* **DATA FOR THIS EXERCISE**:

Background: an optimization exercise with open tools, aiming at small area and few clock cycles per item. Do not read the settings as production practice. In this exercise RTL edits were held to simulation tests only and were not proved equivalent to the original. No activity file was given, so power comes from the tool's default toggle rates.

<file path="flow/run.sh">
#!/bin/bash
# synth_recipe.tcl (not shown) runs the flow's synth.tcl, then flattens the netlist and writes it again
# the make line also repeats each setting of config.mk as NAME=value (left out here)
make -C /OpenROAD-flow-scripts/flow DESIGN_CONFIG=/design/flow/config.mk WORK_HOME=/design/flow/orfs CLKGATE_MAP_FILE= SYNTH_SCRIPT=/design/flow/synth_recipe.tcl finish
</file>
<file path="flow/config.mk">
export PLATFORM = sky130hd
export DESIGN_NAME = barrier_basket_payoff
export DESIGN_NICKNAME = barrier_basket_payoff
export VERILOG_FILES = /design/flow/design.v
export SDC_FILE = /design/flow/constraint.sdc
export NUM_CORES = 4
export LEC_CHECK = 0
export CAP_MARGIN = 20
export CORE_MARGIN = 2
export CORE_UTILIZATION = 40
export SLEW_MARGIN = 20
</file>
<file path="flow/constraint.sdc">
create_clock -name core_clock -period 10.0 [get_ports {clk_i}]
set_input_delay 2.0000 -clock core_clock [delete_from_list [all_inputs] [get_ports {clk_i}]]
set_output_delay 2.0000 -clock core_clock [all_outputs]
set_load 0.01 [all_outputs]
</file>
<file path="flow/design.v">
`default_nettype none
package bbp_pkg;
  localparam int unsigned MaxAssetsDefault = 16;
  localparam int unsigned MaxStepsDefault  = 1024;
  localparam int unsigned AssetW  = 4;
  localparam int unsigned StepW   = 10;
  localparam int unsigned PriceW  = 32;
  localparam int unsigned WeightW = 16;
  localparam int unsigned StrikeW = 16;
  localparam int unsigned TStepsW = 11;
  localparam int unsigned ACountW = 5;
  localparam int unsigned CfgIdxW = 2;
  localparam int unsigned CfgW    = 16;
  localparam int unsigned SumW    = 64;
  localparam int unsigned ProdW   = PriceW + 1 + WeightW;
  localparam int unsigned FracDrop = 12;
  localparam int unsigned StrikeShift = 28;
  localparam int unsigned InDataW = 128;
  localparam logic [CfgIdxW-1:0] CFG_STRIKE = 2'd0;
  localparam logic [CfgIdxW-1:0] CFG_TSTEPS = 2'd1;
  localparam logic [CfgIdxW-1:0] CFG_ACOUNT = 2'd2;
  localparam logic CMD_LOAD   = 1'b0;
  localparam logic CMD_SAMPLE = 1'b1;
  typedef struct packed {
    logic [WeightW-1:0] weight;
    logic [PriceW-1:0]  lower;
    logic [PriceW-1:0]  upper;
  } bbp_entry_t;
endpackage
`default_nettype wire
`default_nettype none
module bbp_tables #(
  parameter int unsigned MAX_ASSETS = bbp_pkg::MaxAssetsDefault
) (
  input  wire                                          clk_i,
  input  wire                                          we_i,
  input  bbp_pkg::bbp_entry_t                          wdata_i,
  input  wire  [MAX_ASSETS-1:0]                        rsel_i,
  input  wire  [MAX_ASSETS-1:0]                        wsel_i,
  output bbp_pkg::bbp_entry_t                          rdata_o
);
  localparam int unsigned EW = bbp_pkg::WeightW + 2 * bbp_pkg::PriceW;
  localparam int unsigned BW = 2 * bbp_pkg::PriceW;
  logic [MAX_ASSETS*EW-1:0] ring_q;
  logic [EW-1:0]            head;
  assign head = we_i ? EW'(wdata_i) : ring_q[(MAX_ASSETS-1)*EW +: EW];
  always_ff @(posedge clk_i) begin
    ring_q <= {ring_q[(MAX_ASSETS-1)*EW-1:0], head};
  end
  logic [EW-1:0] rd;
  always_comb begin
    rd = '0;
    for (int p = 0; p < MAX_ASSETS; p++) begin
      rd[BW-1:0]  = rd[BW-1:0]  | (ring_q[p*EW +: BW] & {BW{rsel_i[p]}});
      rd[EW-1:BW] = rd[EW-1:BW] | (ring_q[p*EW+BW +: bbp_pkg::WeightW] & {bbp_pkg::WeightW{wsel_i[p]}});
    end
  end
  assign rdata_o = rd;
endmodule
`default_nettype wire
`default_nettype none
module barrier_basket_payoff #(
  parameter int unsigned MAX_ASSETS = bbp_pkg::MaxAssetsDefault,
  parameter int unsigned MAX_STEPS  = bbp_pkg::MaxStepsDefault
) (
  input  wire                                clk_i,
  input  wire                                rst_ni,
  input  wire                                cfg_we_i,
  input  wire  [bbp_pkg::CfgIdxW-1:0]        cfg_idx_i,
  input  wire  [bbp_pkg::CfgW-1:0]           cfg_data_i,
  input  wire                                s_axis_tvalid,
  output logic                               s_axis_tready,
  input  wire  [bbp_pkg::InDataW-1:0]        s_axis_tdata,
  input  wire                                s_axis_tuser,
  input  wire                                s_axis_tlast,
  output logic                               m_axis_tvalid,
  input  wire                                m_axis_tready,
  output logic [bbp_pkg::PriceW-1:0]         m_axis_tdata,
  output logic                               m_axis_tuser
);
  localparam int unsigned AW   = bbp_pkg::AssetW;
  localparam int unsigned SW   = bbp_pkg::StepW;
  localparam int unsigned PW   = bbp_pkg::PriceW;
  localparam int unsigned SW64 = bbp_pkg::SumW;
  logic [bbp_pkg::StrikeW-1:0] strike_q;
  logic [SW-1:0]               elast_q;
  logic                        ezero_q;
  logic [bbp_pkg::ACountW-1:0] acount_q;
  logic [bbp_pkg::TStepsW-1:0] cfg_t;
  assign cfg_t = cfg_data_i[bbp_pkg::TStepsW-1:0];
  always_ff @(posedge clk_i or negedge rst_ni) begin
    if (!rst_ni) begin
      strike_q <= '0;
      elast_q  <= '0;
      ezero_q  <= 1'b0;
      acount_q <= bbp_pkg::ACountW'(1);
    end else if (cfg_we_i) begin
      unique case (cfg_idx_i)
        bbp_pkg::CFG_STRIKE: strike_q <= cfg_data_i[bbp_pkg::StrikeW-1:0];
        bbp_pkg::CFG_TSTEPS: begin
          ezero_q <= (cfg_t == '0);
          elast_q <= cfg_t[bbp_pkg::TStepsW-1] ? '1 : SW'(cfg_t[SW-1:0] - SW'(1));
        end
        bbp_pkg::CFG_ACOUNT: acount_q <= cfg_data_i[bbp_pkg::ACountW-1:0];
        default: ;
      endcase
    end
  end
  logic [AW-1:0] pos_q, pos_d;
  assign pos_d = pos_q + AW'(1);
  always_ff @(posedge clk_i or negedge rst_ni) begin
    if (!rst_ni) pos_q <= '0;
    else         pos_q <= pos_d;
  end
  logic [AW-1:0]  in_asset;
  logic [SW-1:0]  in_step;
  logic [PW-1:0]  in_price;
  bbp_pkg::bbp_entry_t in_entry;
  assign in_asset        = s_axis_tdata[3:0];
  assign in_step         = s_axis_tdata[13:4];
  assign in_price        = s_axis_tdata[45:14];
  assign in_entry.weight = s_axis_tdata[61:46];
  assign in_entry.lower  = s_axis_tdata[93:62];
  assign in_entry.upper  = s_axis_tdata[125:94];
  logic s1_acc_q, s1_chk_q, s1_last_q;    
  logic rv_q;                              
  logic first_q;                           
  logic out_v_q;
  logic asset_used, step_ok, step_fin, load_slot, last_block, in_take, sample_go, load_we;
  assign asset_used = acount_q[AW] || (in_asset < acount_q[AW-1:0]);
  assign step_ok    = !ezero_q && (in_step <= elast_q);
  assign step_fin   = !ezero_q && (in_step == elast_q);
  assign load_slot  = (in_asset == pos_d);
  assign last_block = s1_last_q || rv_q || (out_v_q && !m_axis_tready);
  assign s_axis_tready = (s_axis_tuser == bbp_pkg::CMD_SAMPLE) ? !(s_axis_tlast && last_block)
                                                                : load_slot;
  assign in_take   = s_axis_tvalid && s_axis_tready;
  assign sample_go = in_take && (s_axis_tuser == bbp_pkg::CMD_SAMPLE) && asset_used;
  assign load_we   = in_take && (s_axis_tuser == bbp_pkg::CMD_LOAD);
  logic [PW-1:0] s1_price_q;
  logic [AW-1:0] s1_pos_q;
  always_ff @(posedge clk_i or negedge rst_ni) begin
    if (!rst_ni) begin
      s1_acc_q  <= 1'b0;
      s1_chk_q  <= 1'b0;
      s1_last_q <= 1'b0;
    end else begin
      s1_acc_q  <= sample_go && step_fin;
      s1_chk_q  <= sample_go && step_ok;
      s1_last_q <= sample_go && s_axis_tlast;
    end
  end
  always_ff @(posedge clk_i) begin
    s1_price_q <= in_price;
    s1_pos_q   <= pos_d - in_asset;
  end
  logic [MAX_ASSETS-1:0] rsel, wsel;
  bbp_pkg::bbp_entry_t   tbl_rd;
  always_comb begin
    for (int p = 0; p < MAX_ASSETS; p++) begin
      rsel[p] = (s1_pos_q == AW'(p));
      wsel[p] = rsel[p] && s1_acc_q;
    end
  end
  bbp_tables #(
    .MAX_ASSETS (MAX_ASSETS)
  ) u_tables (
    .clk_i   (clk_i),
    .we_i    (load_we),
    .wdata_i (in_entry),
    .rsel_i  (rsel),
    .wsel_i  (wsel),
    .rdata_o (tbl_rd)
  );
  logic signed [bbp_pkg::ProdW-1:0] prod;
  logic                             breach;
  logic [SW64-1:0]                  sum_q, sum_d;
  logic                             brk_q, brk_d;
  assign prod   = $signed({1'b0, s1_price_q}) * $signed(tbl_rd.weight);
  assign breach = s1_chk_q && ((s1_price_q < tbl_rd.lower) || (s1_price_q > tbl_rd.upper));
  assign sum_d  = (first_q ? '0 : sum_q) + SW64'(prod);
  assign brk_d  = (!first_q && brk_q) || breach;
  always_ff @(posedge clk_i) begin
    sum_q <= sum_d;
    brk_q <= brk_d;
  end
  always_ff @(posedge clk_i or negedge rst_ni) begin
    if (!rst_ni) begin
      rv_q    <= 1'b0;
      first_q <= 1'b1;
    end else begin
      rv_q    <= s1_last_q;
      first_q <= s1_last_q;
    end
  end
  logic [SW64-1:0] diff;
  logic            in_money;
  logic            sat;
  logic [PW-1:0]   payoff;
  logic [PW-1:0]   out_data_q;
  logic            out_ko_q;
  assign diff     = sum_q - (SW64'(strike_q) << bbp_pkg::StrikeShift);
  assign in_money = !brk_q && (diff != '0) && !diff[SW64-1];
  assign sat      = |diff[SW64-2:PW+bbp_pkg::FracDrop];
  assign payoff   = !in_money ? '0 :
                    sat ? '1 : diff[PW+bbp_pkg::FracDrop-1:bbp_pkg::FracDrop];
  always_ff @(posedge clk_i or negedge rst_ni) begin
    if (!rst_ni) out_v_q <= 1'b0;
    else         out_v_q <= rv_q || (out_v_q && !m_axis_tready);
  end
  always_ff @(posedge clk_i) begin
    if (rv_q) begin
      out_data_q <= payoff;
      out_ko_q   <= brk_q;
    end
  end
  assign m_axis_tvalid = out_v_q;
  assign m_axis_tdata  = out_data_q;
  assign m_axis_tuser  = out_ko_q;
endmodule
`default_nettype wire
</file>
==> impl_metrics.ini <==
[status]
status = failed layout checks
violations = negative setup slack

[die]
start_util_pct = 40.3
row_count = 145
ios = 188
die_x_um = 401
die_area_um2 = 161000
die_h_um = 401
coreArea_um2 = 156000

[synth]
netlist-cell-type-count = 84
async_flop_share_pct = 2.88
synth.net_count = 6641
ys_ff_latch = 1456
synth_edf_count = 33
syn_inst = 5758
ys_warn_count = 2
seq_area_frac_synth_pct = 47.2
synth-main-ff-cell = dfxtp_1
syn_area_um2 = 62900
syn_avg_cell_area_um2 = 10.9

[clock_tree]
cts_max_path_buffers = 3
path_clk_slew_ns = 0.06
cts_tree = done
cts.sinks = 1456
htree_levels = 4
cts_made_buffers = 145
insertion_delay_ns = 0.83
root_buffer = clkbuf_16

[place]
place_hpwl_um = 124000
placed_cell_area_um2 = 70500
gp_congestion = 0.887
pre_cts_slack_ns = -0.873
portBuffers = 185

[power_and_ir_drop]
switching_share_pct = 23.7
ir_drop_v = 0.000166
power_frac_clock_pct = 45.5
p_leak_nw = 34.1
p_per_area_nw_per_um2 = 157
p_comb_share_pct = 5.0
seqPwrFrac_pct = 49.5
p_int_mw = 9.28
switchingPower_mw = 2.88

[grt]
grt_max_degree = 75
antenna_found_initial = 5
grt_pass1_vias = 46658
grt.overflow.total = 0
grt_usage_pct = 22.1
grt_pass1_wl_um = 276000

[worst_setup_path]
cp_common_cell = fa_1
crit_slowest_cell = fa_1
crit_required_ns = 10.67
regToRegStartpoint = s1_pos_q[3]$_DFF_P_
start_kind = flip-flop
critPathMaxFanout = 8
worst-r2r-cell-count = 47
endpoint_kind = flip-flop
rr_endpoint = sum_q[62]$_DFF_P_
r2r_setup_slack_ns = -0.31
slowest_delay_ns = 0.59
crit_type = flip-flop to flip-flop
cp.arrival_ns = 10.97

[timing]
grt_setup_unrepaired = true
skew_ns = 0.0798
fmax_mhz = 97.0
tightest_slew_ns = 0.999
fin_crit_sh_pct = 103
finalHoldViolCount = 0
slew_headroom_pct = 33.4
post-route-min-period_ns = 10.31
fin_ws_ns = -0.308
setup_viol = 9
maxSlewViolCount = 0

[cells_and_area]
layout-drive-gt1-share_pct = 17.8
fin_nets = 7243
num_antenna_cells = 0
areaGrowthSynthToFinish_pct = 23.1
fin_area_um2 = 77500

[min_path]
worstHoldPathCells = 0
hp-start = u_tables.ring_q[312]$_DFF_P_
hold_path_end = u_tables.ring_q[392]$_DFF_P_
min_path_type = flip-flop to flip-flop

[routing]
drc = 0
drt_iter0_markers = 3135
antenna_left = 0
via_per_inst = 5.26
wl_per_cell_um = 21.0
finalWirelength_um = 179000
vias = 44858
firstDrtPassIters = 5

[job]
max_cap_viol_count = 0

* **ABOUT THIS TASK**: Your answer should consist of the lines from the line with "set_input_delay 2.0000 -clock" to the line with "localparam int unsigned CfgIdxW = 2;" above, repeated exactly, both ends included.

* **WORKED SOLUTION**:
set_input_delay 2.0000 -clock core_clock [delete_from_list [all_inputs] [get_ports {clk_i}]]
set_output_delay 2.0000 -clock core_clock [all_outputs]
set_load 0.01 [all_outputs]
</file>
<file path="flow/design.v">
`default_nettype none
package bbp_pkg;
  localparam int unsigned MaxAssetsDefault = 16;
  localparam int unsigned MaxStepsDefault  = 1024;
  localparam int unsigned AssetW  = 4;
  localparam int unsigned StepW   = 10;
  localparam int unsigned PriceW  = 32;
  localparam int unsigned WeightW = 16;
  localparam int unsigned StrikeW = 16;
  localparam int unsigned TStepsW = 11;
  localparam int unsigned ACountW = 5;
  localparam int unsigned CfgIdxW = 2;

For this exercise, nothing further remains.